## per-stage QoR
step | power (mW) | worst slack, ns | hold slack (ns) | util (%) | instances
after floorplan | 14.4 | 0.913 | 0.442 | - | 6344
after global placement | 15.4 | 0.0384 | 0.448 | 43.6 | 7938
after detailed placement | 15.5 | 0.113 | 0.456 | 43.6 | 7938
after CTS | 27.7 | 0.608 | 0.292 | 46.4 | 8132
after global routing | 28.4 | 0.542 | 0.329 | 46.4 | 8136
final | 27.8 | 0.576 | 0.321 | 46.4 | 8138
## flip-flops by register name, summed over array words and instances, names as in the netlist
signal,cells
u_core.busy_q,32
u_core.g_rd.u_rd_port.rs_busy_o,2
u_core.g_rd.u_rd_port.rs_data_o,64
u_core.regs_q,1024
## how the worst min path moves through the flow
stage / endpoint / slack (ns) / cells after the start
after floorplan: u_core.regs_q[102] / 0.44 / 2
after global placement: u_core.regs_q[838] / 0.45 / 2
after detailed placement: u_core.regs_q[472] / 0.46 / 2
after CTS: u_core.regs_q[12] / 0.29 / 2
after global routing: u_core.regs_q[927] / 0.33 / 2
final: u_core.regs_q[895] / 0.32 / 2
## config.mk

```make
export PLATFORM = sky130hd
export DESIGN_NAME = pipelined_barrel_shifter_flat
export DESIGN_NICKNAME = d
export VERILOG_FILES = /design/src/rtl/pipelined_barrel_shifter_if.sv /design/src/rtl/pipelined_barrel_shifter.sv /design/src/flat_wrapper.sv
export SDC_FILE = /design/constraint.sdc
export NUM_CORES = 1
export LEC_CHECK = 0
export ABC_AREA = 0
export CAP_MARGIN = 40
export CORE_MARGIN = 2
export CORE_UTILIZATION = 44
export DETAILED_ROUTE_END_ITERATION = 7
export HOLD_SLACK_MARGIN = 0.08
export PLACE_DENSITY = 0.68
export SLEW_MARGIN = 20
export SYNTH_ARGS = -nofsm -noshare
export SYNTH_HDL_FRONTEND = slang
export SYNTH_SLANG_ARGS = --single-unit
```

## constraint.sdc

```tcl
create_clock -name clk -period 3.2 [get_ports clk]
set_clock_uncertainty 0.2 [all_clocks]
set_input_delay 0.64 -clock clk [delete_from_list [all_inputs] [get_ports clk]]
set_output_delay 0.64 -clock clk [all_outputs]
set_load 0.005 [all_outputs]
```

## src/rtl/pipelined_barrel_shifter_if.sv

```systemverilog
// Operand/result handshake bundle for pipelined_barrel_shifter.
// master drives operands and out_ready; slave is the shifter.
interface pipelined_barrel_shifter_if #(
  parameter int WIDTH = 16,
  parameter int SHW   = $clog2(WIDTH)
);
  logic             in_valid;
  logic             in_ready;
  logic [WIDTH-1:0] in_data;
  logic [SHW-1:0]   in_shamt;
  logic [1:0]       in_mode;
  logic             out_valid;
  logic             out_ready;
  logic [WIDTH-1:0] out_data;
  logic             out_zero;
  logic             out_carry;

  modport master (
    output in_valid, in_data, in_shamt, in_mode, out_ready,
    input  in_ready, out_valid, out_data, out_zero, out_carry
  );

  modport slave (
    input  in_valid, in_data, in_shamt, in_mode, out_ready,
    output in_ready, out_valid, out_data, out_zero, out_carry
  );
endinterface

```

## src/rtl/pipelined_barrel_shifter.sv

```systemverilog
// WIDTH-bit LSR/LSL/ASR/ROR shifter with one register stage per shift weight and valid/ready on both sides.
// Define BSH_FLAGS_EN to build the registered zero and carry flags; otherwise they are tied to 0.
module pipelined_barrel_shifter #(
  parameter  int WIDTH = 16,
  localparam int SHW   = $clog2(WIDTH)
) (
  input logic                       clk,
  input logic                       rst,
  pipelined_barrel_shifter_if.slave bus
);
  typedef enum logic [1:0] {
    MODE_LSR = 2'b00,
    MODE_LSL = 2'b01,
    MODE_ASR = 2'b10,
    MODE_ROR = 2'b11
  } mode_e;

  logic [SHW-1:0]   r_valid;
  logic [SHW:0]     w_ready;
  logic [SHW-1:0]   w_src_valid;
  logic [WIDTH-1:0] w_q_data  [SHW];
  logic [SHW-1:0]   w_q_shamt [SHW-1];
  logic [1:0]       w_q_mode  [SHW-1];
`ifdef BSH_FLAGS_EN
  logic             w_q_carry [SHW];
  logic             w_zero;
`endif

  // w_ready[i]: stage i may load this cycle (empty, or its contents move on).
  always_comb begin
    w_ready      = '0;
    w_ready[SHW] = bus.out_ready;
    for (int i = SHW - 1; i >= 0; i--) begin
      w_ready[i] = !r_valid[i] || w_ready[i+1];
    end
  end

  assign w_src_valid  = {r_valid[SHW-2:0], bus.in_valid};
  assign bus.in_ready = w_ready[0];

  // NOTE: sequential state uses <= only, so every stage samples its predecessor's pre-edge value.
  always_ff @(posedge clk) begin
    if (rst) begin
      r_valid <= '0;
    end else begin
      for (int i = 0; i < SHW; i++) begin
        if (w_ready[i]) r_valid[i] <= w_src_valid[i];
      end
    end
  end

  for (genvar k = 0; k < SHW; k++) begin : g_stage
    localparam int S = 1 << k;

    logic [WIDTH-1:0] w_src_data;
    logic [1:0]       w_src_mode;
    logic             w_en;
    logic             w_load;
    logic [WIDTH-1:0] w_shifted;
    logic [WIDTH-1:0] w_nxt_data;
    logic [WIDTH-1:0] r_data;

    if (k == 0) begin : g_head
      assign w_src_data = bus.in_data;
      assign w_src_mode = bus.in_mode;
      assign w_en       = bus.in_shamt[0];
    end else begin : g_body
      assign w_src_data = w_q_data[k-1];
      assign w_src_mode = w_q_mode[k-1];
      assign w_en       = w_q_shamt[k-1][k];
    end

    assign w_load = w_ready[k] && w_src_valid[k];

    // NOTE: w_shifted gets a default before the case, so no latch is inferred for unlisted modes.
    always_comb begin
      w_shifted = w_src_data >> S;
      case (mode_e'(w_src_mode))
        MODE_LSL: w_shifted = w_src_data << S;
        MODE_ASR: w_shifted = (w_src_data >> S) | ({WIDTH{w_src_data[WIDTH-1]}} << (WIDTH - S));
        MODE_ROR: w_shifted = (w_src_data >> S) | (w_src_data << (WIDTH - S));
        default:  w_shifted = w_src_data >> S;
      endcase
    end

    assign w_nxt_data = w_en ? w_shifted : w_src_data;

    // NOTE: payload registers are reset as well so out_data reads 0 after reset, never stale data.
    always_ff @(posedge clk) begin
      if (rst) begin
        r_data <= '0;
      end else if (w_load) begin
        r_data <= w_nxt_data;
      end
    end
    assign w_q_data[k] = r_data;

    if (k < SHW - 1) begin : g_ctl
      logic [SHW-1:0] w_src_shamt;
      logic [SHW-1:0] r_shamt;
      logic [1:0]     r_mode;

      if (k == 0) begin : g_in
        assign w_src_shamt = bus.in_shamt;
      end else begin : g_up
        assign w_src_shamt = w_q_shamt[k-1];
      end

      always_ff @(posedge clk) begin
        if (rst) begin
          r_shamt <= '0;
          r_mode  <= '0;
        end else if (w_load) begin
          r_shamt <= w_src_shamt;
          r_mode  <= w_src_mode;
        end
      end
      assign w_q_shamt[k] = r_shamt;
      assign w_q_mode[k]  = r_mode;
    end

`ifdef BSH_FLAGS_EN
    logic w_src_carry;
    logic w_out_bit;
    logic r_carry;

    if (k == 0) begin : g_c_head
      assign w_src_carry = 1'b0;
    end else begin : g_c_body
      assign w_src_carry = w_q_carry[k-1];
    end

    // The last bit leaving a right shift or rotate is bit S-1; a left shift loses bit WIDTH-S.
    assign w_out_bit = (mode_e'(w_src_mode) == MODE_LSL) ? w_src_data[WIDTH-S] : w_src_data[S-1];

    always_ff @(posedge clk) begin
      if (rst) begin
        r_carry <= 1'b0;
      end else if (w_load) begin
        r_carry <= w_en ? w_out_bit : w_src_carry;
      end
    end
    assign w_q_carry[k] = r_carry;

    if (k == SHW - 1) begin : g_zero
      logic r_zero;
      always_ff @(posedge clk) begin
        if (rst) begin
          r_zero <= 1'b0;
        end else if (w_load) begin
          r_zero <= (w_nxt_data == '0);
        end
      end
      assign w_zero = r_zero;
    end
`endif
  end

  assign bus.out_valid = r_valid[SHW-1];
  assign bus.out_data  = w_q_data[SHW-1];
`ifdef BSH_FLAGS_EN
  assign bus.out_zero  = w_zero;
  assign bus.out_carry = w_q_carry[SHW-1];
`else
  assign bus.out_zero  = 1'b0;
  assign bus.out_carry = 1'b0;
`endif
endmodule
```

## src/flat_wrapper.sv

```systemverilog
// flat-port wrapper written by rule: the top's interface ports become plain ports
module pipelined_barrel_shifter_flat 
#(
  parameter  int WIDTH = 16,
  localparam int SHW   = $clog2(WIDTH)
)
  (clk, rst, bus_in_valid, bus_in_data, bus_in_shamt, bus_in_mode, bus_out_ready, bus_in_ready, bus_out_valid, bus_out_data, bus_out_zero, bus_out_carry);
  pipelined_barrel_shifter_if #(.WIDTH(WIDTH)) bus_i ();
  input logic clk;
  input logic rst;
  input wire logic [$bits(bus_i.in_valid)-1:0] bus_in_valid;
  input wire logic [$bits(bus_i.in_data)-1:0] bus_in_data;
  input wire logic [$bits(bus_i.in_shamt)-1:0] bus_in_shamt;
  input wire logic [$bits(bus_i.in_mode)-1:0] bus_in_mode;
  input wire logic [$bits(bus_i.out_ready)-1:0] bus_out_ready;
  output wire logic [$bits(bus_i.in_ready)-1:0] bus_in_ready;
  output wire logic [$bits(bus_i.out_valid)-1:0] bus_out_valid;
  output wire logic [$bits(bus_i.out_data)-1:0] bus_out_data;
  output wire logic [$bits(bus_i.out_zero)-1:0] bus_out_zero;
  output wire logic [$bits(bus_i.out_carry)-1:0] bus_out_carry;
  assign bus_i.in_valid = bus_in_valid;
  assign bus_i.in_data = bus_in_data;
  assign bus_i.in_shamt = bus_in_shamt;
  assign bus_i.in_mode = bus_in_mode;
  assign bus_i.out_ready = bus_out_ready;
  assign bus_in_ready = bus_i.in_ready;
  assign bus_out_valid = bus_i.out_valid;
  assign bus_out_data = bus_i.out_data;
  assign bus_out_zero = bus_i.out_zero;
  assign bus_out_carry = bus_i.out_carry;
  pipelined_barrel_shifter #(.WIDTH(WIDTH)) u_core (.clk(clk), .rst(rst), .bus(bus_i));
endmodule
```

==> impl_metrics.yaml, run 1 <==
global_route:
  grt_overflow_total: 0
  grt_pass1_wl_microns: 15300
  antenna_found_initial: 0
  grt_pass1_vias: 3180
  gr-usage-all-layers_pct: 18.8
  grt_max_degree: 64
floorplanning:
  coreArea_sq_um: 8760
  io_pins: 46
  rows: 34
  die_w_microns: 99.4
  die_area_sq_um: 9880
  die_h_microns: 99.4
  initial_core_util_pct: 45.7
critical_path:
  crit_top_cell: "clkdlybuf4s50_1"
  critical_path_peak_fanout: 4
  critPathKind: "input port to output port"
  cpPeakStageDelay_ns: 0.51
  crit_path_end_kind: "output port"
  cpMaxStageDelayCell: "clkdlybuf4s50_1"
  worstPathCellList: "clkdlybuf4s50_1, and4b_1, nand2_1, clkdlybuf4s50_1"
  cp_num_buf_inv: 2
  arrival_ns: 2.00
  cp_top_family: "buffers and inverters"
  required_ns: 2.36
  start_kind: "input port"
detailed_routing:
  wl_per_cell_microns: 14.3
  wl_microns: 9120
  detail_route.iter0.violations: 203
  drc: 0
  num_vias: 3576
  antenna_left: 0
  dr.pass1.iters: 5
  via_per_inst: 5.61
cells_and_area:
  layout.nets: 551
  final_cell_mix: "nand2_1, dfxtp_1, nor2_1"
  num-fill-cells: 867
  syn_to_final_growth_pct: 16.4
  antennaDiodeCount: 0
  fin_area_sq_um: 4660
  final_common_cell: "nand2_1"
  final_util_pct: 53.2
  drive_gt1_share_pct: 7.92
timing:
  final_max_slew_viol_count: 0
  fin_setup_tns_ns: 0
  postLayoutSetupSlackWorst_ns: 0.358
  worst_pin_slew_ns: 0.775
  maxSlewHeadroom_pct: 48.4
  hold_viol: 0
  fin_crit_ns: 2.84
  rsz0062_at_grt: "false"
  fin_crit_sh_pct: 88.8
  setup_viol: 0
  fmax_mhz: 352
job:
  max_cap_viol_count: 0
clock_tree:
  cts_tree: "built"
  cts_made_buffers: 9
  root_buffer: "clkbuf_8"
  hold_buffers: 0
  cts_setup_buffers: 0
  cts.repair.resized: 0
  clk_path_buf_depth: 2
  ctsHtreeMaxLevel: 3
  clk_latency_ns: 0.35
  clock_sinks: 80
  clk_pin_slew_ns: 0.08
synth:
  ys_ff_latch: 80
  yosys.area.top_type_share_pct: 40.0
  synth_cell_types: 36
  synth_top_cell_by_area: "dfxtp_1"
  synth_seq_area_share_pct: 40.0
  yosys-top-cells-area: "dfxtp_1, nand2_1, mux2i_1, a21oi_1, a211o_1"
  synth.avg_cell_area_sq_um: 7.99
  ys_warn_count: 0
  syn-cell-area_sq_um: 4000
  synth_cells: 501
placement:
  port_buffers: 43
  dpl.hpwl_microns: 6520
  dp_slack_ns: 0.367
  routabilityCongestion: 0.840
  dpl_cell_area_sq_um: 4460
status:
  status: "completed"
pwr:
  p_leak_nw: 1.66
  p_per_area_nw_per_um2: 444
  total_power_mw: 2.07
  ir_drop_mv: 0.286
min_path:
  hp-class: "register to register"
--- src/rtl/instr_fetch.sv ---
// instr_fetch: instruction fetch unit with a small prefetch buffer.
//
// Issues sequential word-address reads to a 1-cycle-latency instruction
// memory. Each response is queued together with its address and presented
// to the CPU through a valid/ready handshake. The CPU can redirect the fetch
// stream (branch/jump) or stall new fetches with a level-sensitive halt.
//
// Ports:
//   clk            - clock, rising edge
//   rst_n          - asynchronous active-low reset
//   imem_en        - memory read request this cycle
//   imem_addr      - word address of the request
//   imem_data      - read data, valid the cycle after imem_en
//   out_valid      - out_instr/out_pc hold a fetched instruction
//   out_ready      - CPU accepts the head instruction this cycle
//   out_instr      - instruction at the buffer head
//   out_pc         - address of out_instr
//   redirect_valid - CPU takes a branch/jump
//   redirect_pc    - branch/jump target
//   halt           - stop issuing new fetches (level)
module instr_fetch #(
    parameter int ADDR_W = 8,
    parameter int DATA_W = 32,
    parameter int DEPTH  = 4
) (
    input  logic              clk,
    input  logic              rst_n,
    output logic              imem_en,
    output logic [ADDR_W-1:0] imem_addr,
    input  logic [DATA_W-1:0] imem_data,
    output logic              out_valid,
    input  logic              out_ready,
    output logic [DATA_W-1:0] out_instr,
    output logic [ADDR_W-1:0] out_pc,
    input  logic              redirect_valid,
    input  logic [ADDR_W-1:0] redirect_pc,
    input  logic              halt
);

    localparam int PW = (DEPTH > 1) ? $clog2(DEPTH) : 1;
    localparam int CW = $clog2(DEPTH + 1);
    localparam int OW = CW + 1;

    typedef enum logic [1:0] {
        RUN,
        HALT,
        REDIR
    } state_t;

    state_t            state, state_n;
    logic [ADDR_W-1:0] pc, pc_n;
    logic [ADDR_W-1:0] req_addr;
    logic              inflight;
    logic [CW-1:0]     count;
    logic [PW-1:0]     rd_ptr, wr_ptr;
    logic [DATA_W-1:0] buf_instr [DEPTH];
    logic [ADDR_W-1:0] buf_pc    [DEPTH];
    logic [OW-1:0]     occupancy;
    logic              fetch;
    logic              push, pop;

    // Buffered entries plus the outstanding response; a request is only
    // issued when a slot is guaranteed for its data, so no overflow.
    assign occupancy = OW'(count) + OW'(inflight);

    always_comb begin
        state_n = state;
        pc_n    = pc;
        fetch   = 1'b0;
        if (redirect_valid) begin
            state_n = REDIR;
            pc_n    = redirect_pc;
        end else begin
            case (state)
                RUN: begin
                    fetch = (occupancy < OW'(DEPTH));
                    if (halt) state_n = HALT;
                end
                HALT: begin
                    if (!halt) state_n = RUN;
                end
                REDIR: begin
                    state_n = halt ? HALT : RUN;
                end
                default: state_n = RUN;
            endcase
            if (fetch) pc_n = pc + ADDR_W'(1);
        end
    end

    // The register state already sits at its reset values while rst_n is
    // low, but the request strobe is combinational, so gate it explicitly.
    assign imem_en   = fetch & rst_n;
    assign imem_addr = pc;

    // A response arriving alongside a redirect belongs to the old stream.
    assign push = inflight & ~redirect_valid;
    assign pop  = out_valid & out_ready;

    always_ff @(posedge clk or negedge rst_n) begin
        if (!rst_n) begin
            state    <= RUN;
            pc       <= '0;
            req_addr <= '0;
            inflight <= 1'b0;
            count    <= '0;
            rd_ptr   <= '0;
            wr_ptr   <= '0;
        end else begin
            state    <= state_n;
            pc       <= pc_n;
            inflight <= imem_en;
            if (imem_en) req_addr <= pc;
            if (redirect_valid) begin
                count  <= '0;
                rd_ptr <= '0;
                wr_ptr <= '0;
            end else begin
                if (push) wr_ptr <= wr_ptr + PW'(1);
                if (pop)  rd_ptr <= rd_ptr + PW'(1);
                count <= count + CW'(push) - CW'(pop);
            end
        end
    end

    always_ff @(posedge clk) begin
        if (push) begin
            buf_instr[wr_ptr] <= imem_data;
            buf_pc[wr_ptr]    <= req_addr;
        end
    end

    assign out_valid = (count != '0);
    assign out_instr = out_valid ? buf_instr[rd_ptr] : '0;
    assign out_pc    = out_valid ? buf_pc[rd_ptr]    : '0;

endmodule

##############################

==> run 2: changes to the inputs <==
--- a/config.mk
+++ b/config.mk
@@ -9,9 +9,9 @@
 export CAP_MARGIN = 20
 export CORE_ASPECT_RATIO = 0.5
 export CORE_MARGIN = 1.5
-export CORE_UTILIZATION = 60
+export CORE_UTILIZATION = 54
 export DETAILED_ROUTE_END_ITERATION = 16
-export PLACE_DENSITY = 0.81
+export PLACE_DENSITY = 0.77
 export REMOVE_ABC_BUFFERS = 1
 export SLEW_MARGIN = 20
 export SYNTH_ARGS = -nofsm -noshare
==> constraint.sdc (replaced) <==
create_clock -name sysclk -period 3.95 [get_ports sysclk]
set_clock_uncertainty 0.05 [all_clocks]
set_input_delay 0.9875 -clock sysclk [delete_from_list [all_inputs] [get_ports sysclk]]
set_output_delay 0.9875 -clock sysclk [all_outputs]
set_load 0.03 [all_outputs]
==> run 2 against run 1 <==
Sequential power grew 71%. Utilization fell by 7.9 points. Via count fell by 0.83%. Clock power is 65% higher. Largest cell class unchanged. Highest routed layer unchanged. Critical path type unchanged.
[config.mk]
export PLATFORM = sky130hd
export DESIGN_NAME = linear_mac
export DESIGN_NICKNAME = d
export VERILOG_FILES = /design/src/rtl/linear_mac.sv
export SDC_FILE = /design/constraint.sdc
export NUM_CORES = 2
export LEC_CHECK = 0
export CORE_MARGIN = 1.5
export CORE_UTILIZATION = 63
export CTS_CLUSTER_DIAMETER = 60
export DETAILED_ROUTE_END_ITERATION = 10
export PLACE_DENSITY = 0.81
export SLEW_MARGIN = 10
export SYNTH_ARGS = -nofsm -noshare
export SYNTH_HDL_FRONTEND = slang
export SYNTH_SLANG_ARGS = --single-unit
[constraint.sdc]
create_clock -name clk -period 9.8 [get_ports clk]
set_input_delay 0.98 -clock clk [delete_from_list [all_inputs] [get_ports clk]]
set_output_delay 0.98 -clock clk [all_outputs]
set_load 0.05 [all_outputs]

##############################

*Task instructions*:
Please give back exactly the lines of the listing above that run from the one containing "set_output_delay 0.9875 -clock" through the one containing "run 2 against", and only those.

*Result of this task*:
set_output_delay 0.9875 -clock sysclk [all_outputs]
set_load 0.03 [all_outputs]
==> run 2 against run 1 <==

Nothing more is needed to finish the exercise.